DOE-NE is supporting the development of FHRs primarily through its nuclear energy university program as a small-scale university endeavor.
The central development challenges for FHRs are twofold: (1) maturing the technology sufficiently to enable deployment and (2) achieving a sufficiently low cost of power generation to become a preferred energy provider. The leading FHR development topics that remain to be addressed are discussed briefly here. The Fluoride-Salt-Cooled High-Temperature Reactor Technology Development and Demonstration Roadmap provides additional information on the development path.
Tritium control is an important issue for FHRs because tritium is the only radionuclide that has potential for significant release under normal operating conditions and without failed fuel. The large contact surface area and thin walls of the heat exchanger tubes means that heat exchangers will be the primary release pathway. Demonstrating the recently invented tritium stripping technology is key to resolving this issue.
Individual units of large-scale FHR nuclear power plants are anticipated to use a few hundred tons of isotopically selected (~99.995%) 7Li. Therefore, for FHRs to be economically preferable, a reliable, cost-effective supply of 7Li is required. Lithium isotopes can be separated by conventional chemical technologies with well-understood production volume–cost scaling relationships. Although several alternative techniques have potential for separating lithium isotopes on an industrial scale and at reasonable cost, it is not yet possible to specify a technically preferred lithium isotope separation technique.
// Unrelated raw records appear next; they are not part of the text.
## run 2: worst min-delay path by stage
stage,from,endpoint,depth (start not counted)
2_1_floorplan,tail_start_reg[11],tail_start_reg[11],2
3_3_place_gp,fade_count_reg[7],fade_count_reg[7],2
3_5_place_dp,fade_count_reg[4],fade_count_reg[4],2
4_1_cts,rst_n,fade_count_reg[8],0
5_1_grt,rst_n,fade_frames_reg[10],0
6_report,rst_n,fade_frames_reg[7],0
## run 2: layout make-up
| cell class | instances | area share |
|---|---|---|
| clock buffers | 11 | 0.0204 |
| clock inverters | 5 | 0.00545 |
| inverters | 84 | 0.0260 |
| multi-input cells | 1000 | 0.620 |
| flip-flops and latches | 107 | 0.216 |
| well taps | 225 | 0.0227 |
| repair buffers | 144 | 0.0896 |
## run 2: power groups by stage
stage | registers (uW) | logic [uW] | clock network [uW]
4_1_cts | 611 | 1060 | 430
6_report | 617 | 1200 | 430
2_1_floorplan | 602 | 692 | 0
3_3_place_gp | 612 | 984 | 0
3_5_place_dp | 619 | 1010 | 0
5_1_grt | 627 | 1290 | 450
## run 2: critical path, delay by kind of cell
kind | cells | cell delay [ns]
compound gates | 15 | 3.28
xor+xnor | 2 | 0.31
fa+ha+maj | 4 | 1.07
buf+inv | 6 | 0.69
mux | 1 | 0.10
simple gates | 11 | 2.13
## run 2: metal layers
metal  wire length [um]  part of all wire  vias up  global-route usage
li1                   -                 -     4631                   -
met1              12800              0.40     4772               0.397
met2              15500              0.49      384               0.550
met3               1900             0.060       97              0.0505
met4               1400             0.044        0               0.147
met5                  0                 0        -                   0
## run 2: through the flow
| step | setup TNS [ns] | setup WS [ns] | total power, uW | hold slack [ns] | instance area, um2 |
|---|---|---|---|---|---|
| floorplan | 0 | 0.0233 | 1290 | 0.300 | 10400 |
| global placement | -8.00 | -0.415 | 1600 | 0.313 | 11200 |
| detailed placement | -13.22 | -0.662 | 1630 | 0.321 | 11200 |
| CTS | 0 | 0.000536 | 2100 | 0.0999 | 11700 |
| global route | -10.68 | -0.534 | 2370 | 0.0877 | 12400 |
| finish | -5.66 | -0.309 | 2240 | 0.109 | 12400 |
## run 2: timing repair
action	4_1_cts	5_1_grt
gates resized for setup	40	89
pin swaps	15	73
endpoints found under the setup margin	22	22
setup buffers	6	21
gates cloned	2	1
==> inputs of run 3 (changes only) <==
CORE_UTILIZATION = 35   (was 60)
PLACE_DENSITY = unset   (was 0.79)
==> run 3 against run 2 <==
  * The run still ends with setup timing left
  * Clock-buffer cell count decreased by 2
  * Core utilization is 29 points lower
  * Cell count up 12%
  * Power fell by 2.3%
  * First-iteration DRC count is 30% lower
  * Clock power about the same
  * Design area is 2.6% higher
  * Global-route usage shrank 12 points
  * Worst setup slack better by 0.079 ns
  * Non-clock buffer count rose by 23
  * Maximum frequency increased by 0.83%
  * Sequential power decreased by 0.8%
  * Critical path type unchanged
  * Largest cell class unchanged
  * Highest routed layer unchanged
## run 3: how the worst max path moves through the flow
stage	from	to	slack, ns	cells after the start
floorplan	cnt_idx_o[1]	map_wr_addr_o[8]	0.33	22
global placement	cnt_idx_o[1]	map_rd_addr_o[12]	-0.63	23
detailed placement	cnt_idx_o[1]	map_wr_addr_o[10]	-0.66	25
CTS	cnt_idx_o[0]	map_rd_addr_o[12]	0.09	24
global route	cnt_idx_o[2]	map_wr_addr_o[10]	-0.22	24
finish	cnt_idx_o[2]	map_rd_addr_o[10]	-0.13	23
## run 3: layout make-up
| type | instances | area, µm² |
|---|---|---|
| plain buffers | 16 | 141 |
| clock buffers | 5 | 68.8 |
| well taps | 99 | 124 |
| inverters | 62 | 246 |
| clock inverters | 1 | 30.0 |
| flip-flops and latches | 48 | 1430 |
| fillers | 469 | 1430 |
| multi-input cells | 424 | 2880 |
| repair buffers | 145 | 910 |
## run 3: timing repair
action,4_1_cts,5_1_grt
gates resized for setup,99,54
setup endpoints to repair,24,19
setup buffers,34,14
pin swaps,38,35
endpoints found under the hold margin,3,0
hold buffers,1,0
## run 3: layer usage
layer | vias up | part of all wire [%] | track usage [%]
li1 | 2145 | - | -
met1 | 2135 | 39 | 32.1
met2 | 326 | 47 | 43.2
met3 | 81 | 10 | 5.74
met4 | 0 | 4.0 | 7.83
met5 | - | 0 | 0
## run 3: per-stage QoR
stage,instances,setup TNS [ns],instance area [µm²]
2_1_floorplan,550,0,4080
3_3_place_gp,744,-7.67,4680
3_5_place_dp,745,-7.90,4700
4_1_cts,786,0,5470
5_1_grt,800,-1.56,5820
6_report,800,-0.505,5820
--- config.mk ---
export PLATFORM = sky130hd
export DESIGN_NAME = bfc_count_file
export DESIGN_NICKNAME = d
export VERILOG_FILES = /design/src/rtl/core/bfc_pkg.sv /design/src/rtl/core/bfc_count_file.sv
export SDC_FILE = /design/constraint.sdc
export NUM_CORES = 1
export LEC_CHECK = 0
export BUFFER_PORTS_ARGS = -buffer_cell sky130_fd_sc_hd__buf_4
export CORE_MARGIN = 3
export CORE_UTILIZATION = 62
export CTS_CLUSTER_DIAMETER = 100
export DETAILED_ROUTE_END_ITERATION = 8
export PLACE_DENSITY = 0.79
export SLEW_MARGIN = 30
export SYNTH_ARGS = -nofsm -noshare
export SYNTH_HDL_FRONTEND = slang
export SYNTH_SLANG_ARGS = --single-unit
--- constraint.sdc ---
create_clock -name clk_i -period 4.3 [get_ports clk_i]
set_clock_uncertainty 0.1 [all_clocks]
set_input_delay 0.215 -clock clk_i [delete_from_list [all_inputs] [get_ports clk_i]]
set_output_delay 0.215 -clock clk_i [all_outputs]
set_load 0.01 [all_outputs]
[src/rtl/aad_pkg.sv]
// ----------------------------------------------------------------------------
// Adaptive axis deadband package
// Field widths, register indexes and the shared absolute-difference function.
// ----------------------------------------------------------------------------
package aad_pkg;

  localparam int SAMPLE_W   = 16;
  localparam int TIME_W     = 32;
  localparam int SIZE_W     = 15;
  localparam int SETTLE_W   = 16;
  localparam int MOV_W      = 16;
  localparam int CFG_IDX_W  = 1;
  localparam int CFG_DATA_W = 16;

  // Configuration register indexes.
  typedef enum logic [CFG_IDX_W-1:0] {
    CFG_DEADBAND_SIZE   = 1'b0,
    CFG_SETTLE_DURATION = 1'b1
  } cfg_reg_t;

  localparam logic [SETTLE_W-1:0] SETTLE_RESET = 16'd500;

  // Magnitude of a - b for two signed samples; one bit wider than a sample.
  function automatic logic [SAMPLE_W:0] abs_diff(input logic signed [SAMPLE_W-1:0] a,
                                                 input logic signed [SAMPLE_W-1:0] b);
    logic [SAMPLE_W:0] d;
    d = {a[SAMPLE_W-1], a} - {b[SAMPLE_W-1], b};
    return d[SAMPLE_W] ? (~d + 1'b1) : d;
  endfunction

endpackage
===== src/sv/dtc_pkg.sv =====
package dtc_pkg;

    localparam int HEIGHT_W = 4;
    localparam int WIDTH_W  = 11;
    localparam int COUNT_W  = 30;

    localparam logic [COUNT_W-1:0] TILE_MOD = 30'd1000000007;

    typedef enum logic [2:0] {
        ST_IDLE,
        ST_SWEEP,
        ST_GAP,
        ST_FETCH,
        ST_LOAD,
        ST_DONE
    } dtc_state_t;

    // one destination mask per cycle, handed from the sequencer to the adder
    typedef struct packed {
        logic valid;
        logic bank;   // bank being read; the write goes to the other one
        logic use_b;  // second term (vertical domino) contributes
        logic init;   // first cell: table is implicit, entry zero is one
        logic a_one;  // first read address is mask zero
        logic b_one;  // second read address is mask zero
    } dtc_issue_t;

    typedef struct packed {
        logic               valid;
        logic [COUNT_W-1:0] count;
    } dtc_result_t;

endpackage
--- src/sv/dtc_seq.sv ---
module dtc_seq #(
    parameter int MAX_ROWS = 10
) (
    input  logic                          clk,
    input  logic                          rst_n,
    input  logic                          start,
    input  logic [dtc_pkg::HEIGHT_W-1:0]  grid_height,
    input  logic [dtc_pkg::WIDTH_W-1:0]   grid_width,
    output logic                          ready,
    input  logic                          out_free,
    output dtc_pkg::dtc_issue_t           issue,
    output logic [MAX_ROWS-1:0]           wr_mask,
    output logic [MAX_ROWS:0]             raddr_a,
    output logic [MAX_ROWS:0]             raddr_b,
    input  logic [dtc_pkg::COUNT_W-1:0]   rdata_a,
    output dtc_pkg::dtc_result_t          result
);

    import dtc_pkg::*;

    localparam int MASK_W = MAX_ROWS;
    localparam int ROW_W  = $clog2(MAX_ROWS + 1);
    localparam int MW1    = MAX_ROWS + 1;

    dtc_state_t state_reg, state_next;

    logic [ROW_W-1:0]   rows_reg, rows_next;
    logic [WIDTH_W-1:0] cols_reg, cols_next;
    logic [MASK_W-1:0]  mask_last_reg, mask_last_next;
    logic [MASK_W-1:0]  d_reg, d_next;
    logic [ROW_W-1:0]   r_reg, r_next;
    logic [WIDTH_W-1:0] c_reg, c_next;
    logic               bank_reg, bank_next;
    logic               first_reg, first_next;
    logic [COUNT_W-1:0] count_reg, count_next;

    logic [4:0]         height_ext;
    logic [4:0]         rows_clamp;
    logic [ROW_W-1:0]   rows_eff;
    logic [MW1-1:0]     masks_eff;
    logic               odd_odd;
    logic               empty_grid;
    logic               last_mask;
    logic               last_row;
    logic               last_col;
    logic [MASK_W-1:0]  bit_sel;
    logic [MASK_W-1:0]  below_sel;
    logic [MASK_W-1:0]  mask_a;
    logic [MASK_W-1:0]  mask_b;
    logic               use_b;

    assign height_ext = {1'b0, grid_height};
    assign rows_clamp = (height_ext > 5'(MAX_ROWS)) ? 5'(MAX_ROWS) : height_ext;
    assign rows_eff   = ROW_W'(rows_clamp);
    assign masks_eff  = MW1'(1) << rows_eff;
    assign odd_odd    = rows_clamp[0] & grid_width[0];
    assign empty_grid = (rows_clamp == 5'd0) || (grid_width == '0);

    assign last_mask = (d_reg == mask_last_reg);
    assign last_row  = (r_reg == rows_reg - ROW_W'(1));
    assign last_col  = (c_reg == cols_reg - WIDTH_W'(1));

    // pull form: next[d] = cur[d ^ bit] + (bit clear, below set ? cur[d ^ below] : 0)
    assign bit_sel   = MASK_W'(1) << r_reg;
    assign below_sel = bit_sel << 1;
    assign mask_a    = d_reg ^ bit_sel;
    assign mask_b    = d_reg ^ below_sel;
    assign use_b     = ~|(d_reg & bit_sel) & |(d_reg & below_sel);

    always_comb
    begin
        state_next = state_reg;
        case (state_reg)
            ST_IDLE:
            begin
                if (start)
                begin
                    state_next = (odd_odd || empty_grid) ? ST_DONE : ST_SWEEP;
                end
            end
            ST_SWEEP:
            begin
                if (last_mask)
                begin
                    state_next = ST_GAP;
                end
            end
            ST_GAP:
            begin
                state_next = (last_row && last_col) ? ST_FETCH : ST_SWEEP;
            end
            ST_FETCH:
            begin
                state_next = ST_LOAD;
            end
            ST_LOAD:
            begin
                state_next = ST_DONE;
            end
            ST_DONE:
            begin
                if (out_free)
                begin
                    state_next = ST_IDLE;
                end
            end
            default:
            begin
                state_next = ST_IDLE;
            end
        endcase
    end

    always_comb
    begin
        ready        = 1'b0;
        issue        = '0;
        raddr_a      = {bank_reg, mask_a};
        raddr_b      = {bank_reg, mask_b};
        result.valid = 1'b0;
        result.count = count_reg;
        case (state_reg)
            ST_IDLE:
            begin
                ready = 1'b1;
            end
            ST_SWEEP:
            begin
                issue.valid = 1'b1;
                issue.bank  = bank_reg;
                issue.use_b = use_b;
                issue.init  = first_reg;
                issue.a_one = (mask_a == '0);
                issue.b_one = (mask_b == '0);
            end
            ST_FETCH:
            begin
                raddr_a = {bank_reg, {MASK_W{1'b0}}};
            end
            ST_DONE:
            begin
                result.valid = out_free;
            end
            default:
            begin
                ready = 1'b0;
            end
        endcase
    end

    assign wr_mask = d_reg;

    always_comb
    begin
        rows_next      = rows_reg;
        cols_next      = cols_reg;
        mask_last_next = mask_last_reg;
        d_next         = d_reg;
        r_next         = r_reg;
        c_next         = c_reg;
        bank_next      = bank_reg;
        first_next     = first_reg;
        count_next     = count_reg;
        case (state_reg)
            ST_IDLE:
            begin
                if (start)
                begin
                    rows_next      = rows_eff;
                    cols_next      = grid_width;
                    mask_last_next = MASK_W'(masks_eff - MW1'(1));
                    d_next         = '0;
                    r_next         = '0;
                    c_next         = '0;
                    bank_next      = 1'b0;
                    first_next     = 1'b1;
                    count_next     = odd_odd ? '0 : COUNT_W'(1);
                end
            end
            ST_SWEEP:
            begin
                if (!last_mask)
                begin
                    d_next = d_reg + MASK_W'(1);
                end
            end
            ST_GAP:
            begin
                d_next     = '0;
                bank_next  = ~bank_reg;
                first_next = 1'b0;
                if (last_row)
                begin
                    r_next = '0;
                    c_next = c_reg + WIDTH_W'(1);
                end
                else
                begin
                    r_next = r_reg + ROW_W'(1);
                end
            end
            ST_LOAD:
            begin
                count_next = rdata_a;
            end
            default:
            begin
                count_next = count_reg;
            end
        endcase
    end

    always_ff @(posedge clk or negedge rst_n)
    begin
        if (!rst_n)
        begin
            state_reg     <= ST_IDLE;
            rows_reg      <= '0;
            cols_reg      <= '0;
            mask_last_reg <= '0;
            d_reg         <= '0;
            r_reg         <= '0;
            c_reg         <= '0;
            bank_reg      <= 1'b0;
            first_reg     <= 1'b0;
            count_reg     <= '0;
        end
        else
        begin
            state_reg     <= state_next;
            rows_reg      <= rows_next;
            cols_reg      <= cols_next;
            mask_last_reg <= mask_last_next;
            d_reg         <= d_next;
            r_reg         <= r_next;
            c_reg         <= c_next;
            bank_reg      <= bank_next;
            first_reg     <= first_next;
            count_reg     <= count_next;
        end
    end

    a_mask_in_range: assert property (@(posedge clk) disable iff (!rst_n)
        state_reg == ST_SWEEP |-> d_reg <= mask_last_reg)
        else $error("mask counter past last mask");

    a_row_in_range: assert property (@(posedge clk) disable iff (!rst_n)
        state_reg == ST_SWEEP |-> r_reg < rows_reg)
        else $error("row counter past grid height");

    a_gap_exit: assert property (@(posedge clk) disable iff (!rst_n)
        state_reg == ST_GAP |=> state_reg == ST_SWEEP || state_reg == ST_FETCH)
        else $error("bad exit from cell gap");

endmodule

--- config.mk ---
export PLATFORM = sky130hd
export DESIGN_NAME = dtc_seq
export DESIGN_NICKNAME = d
export VERILOG_FILES = /design/src/sv/dtc_pkg.sv /design/src/sv/dtc_seq.sv
export SDC_FILE = /design/constraint.sdc
export NUM_CORES = 1
export LEC_CHECK = 0
export ABC_CLOCK_PERIOD_IN_PS = 3700
export BUFFER_PORTS_ARGS = -buffer_cell sky130_fd_sc_hd__buf_2
export CORE_MARGIN = 2
export CORE_UTILIZATION = 35
export DETAILED_ROUTE_END_ITERATION = 10
export HOLD_SLACK_MARGIN = 0.06
export PLACE_DENSITY = 0.59
export SLEW_MARGIN = 25
export SYNTH_ARGS = -nofsm -noshare
export SYNTH_HDL_FRONTEND = slang
export SYNTH_SLANG_ARGS = --single-unit
--- constraint.sdc ---
create_clock -name clk -period 3.7 [get_ports clk]
set_clock_uncertainty 0.2 [all_clocks]
set_input_delay 0.185 -clock clk [delete_from_list [all_inputs] [get_ports clk]]
set_output_delay 0.185 -clock clk [all_outputs]
set_load 0.02 [all_outputs]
Licensability is a key element of any reactor development effort. While the inherent safety features of FHRs offer a compelling case for safe operation to support a licensing basis, an FHR safety demonstration and licensing effort will still need to include a number of elements:
· Define and support the safety basis
o Define FHR-specific GDCs
o Establish a quality assurance program
o Establish response to transients and accidents
§ Identify accident-initiating events
§ Select licensing basis events
§ Categorize licensing basis events
§ Identify and classify the SSCs
o Determine the adequacy of the reactor design and supporting information needs
§ Perform a regulatory gap analysis
§ Implement an FHR-specific fuel qualification program
§ Develop severe accident evaluation capability
o Determine the adequacy of codes and standards
o Define a program to address the hazards associated with the presence of beryllium in FHR coolant
· Demonstrate the adequacy of models
· Demonstrate the adequacy of design
Fuel development and qualification
FHRs will use coated-particle fuel. DOE-NE is testing TRISO coated-particle fuel as part of its HTGR development efforts. Identical TRISO particles are directly applicable to FHRs. The initial TRISO fuel loads for first-generation FHRs will cost substantially more than LWR fuel pellets. TRISO fuel is not currently manufactured at the commercial scale. Consequently, the cost savings resulting from manufacturing scale-up and automation cannot be reliably estimated at present. FHRs, like LWRs, are thermal spectrum reactors intended to run on a once-through low-enrichment uranium fuel cycle. However, FHRs will require somewhat higher 235U enrichment than that currently employed at LWRs, and modifying the existing fuel infrastructure will be expensive. Because LWRs can achieve higher burnup by using higher enrichment fuel, planning to upgrade US commercial fuel enrichment capabilities has already begun. The nonmanufacturing fuel costs for FHR TRISO are expected to be similar to those for the more highly enriched LWR pellets.
Structural alloy development and qualification
A substantial body of knowledge exists for Alloy N, the leading candidate material for FHR test reactors. Alloy N, however, is not currently approved as a material for high temperature nuclear power plants. Thus, a materials qualification effort would be necessary if Alloy N were used in any part of the containment boundary or in any other safety function. Developing a safety case for limited-term Alloy N use at temperatures less than 704°C may be possible, based upon existing data from the earlier ORNL MSR program and/or limited-term supplemental qualification testing. The maximum allowable stress for Alloy N decreases rapidly above 600°C, becoming too low for practical use above 700°C. Compared with the candidate materials typically considered for high temperature nuclear reactor construction, Alloy N has significantly lower high temperature strength. However, developing and qualifying improved performance alloys for longer-term, high stress applications will require substantial investment over a number of years. ORNL has recently begun the development of successor alloys to Alloy N. Samples of the new alloys show promise for application in high stress applications at higher temperatures along with good fluoride salt corrosion resistance. As a first step, it is recommended that early phase, long-term advanced salt-compatible alloy property measurements be performed. With this understanding, improved alloys can be developed and made available for commercial FHR deployments while a limited-term safety case for use of Alloy N at test reactors can be developed in parallel.
Continuous fiber composites
FHRs will make extensive use of continuous fiber composites (CFCs) for reactor vessel internal components. Some of these components will be large and have complex geometry (e.g., the lower core support plate). CFCs are being evaluated for in-vessel structural applications in other reactor classes (e.g., using SiC-SiC CFCs as channel boxes at boiling water reactors to minimize the core zirconium content); however, a significantly larger role for CFCs is envisioned at FHRs due to their ability to maintain their structural characteristics at high temperatures.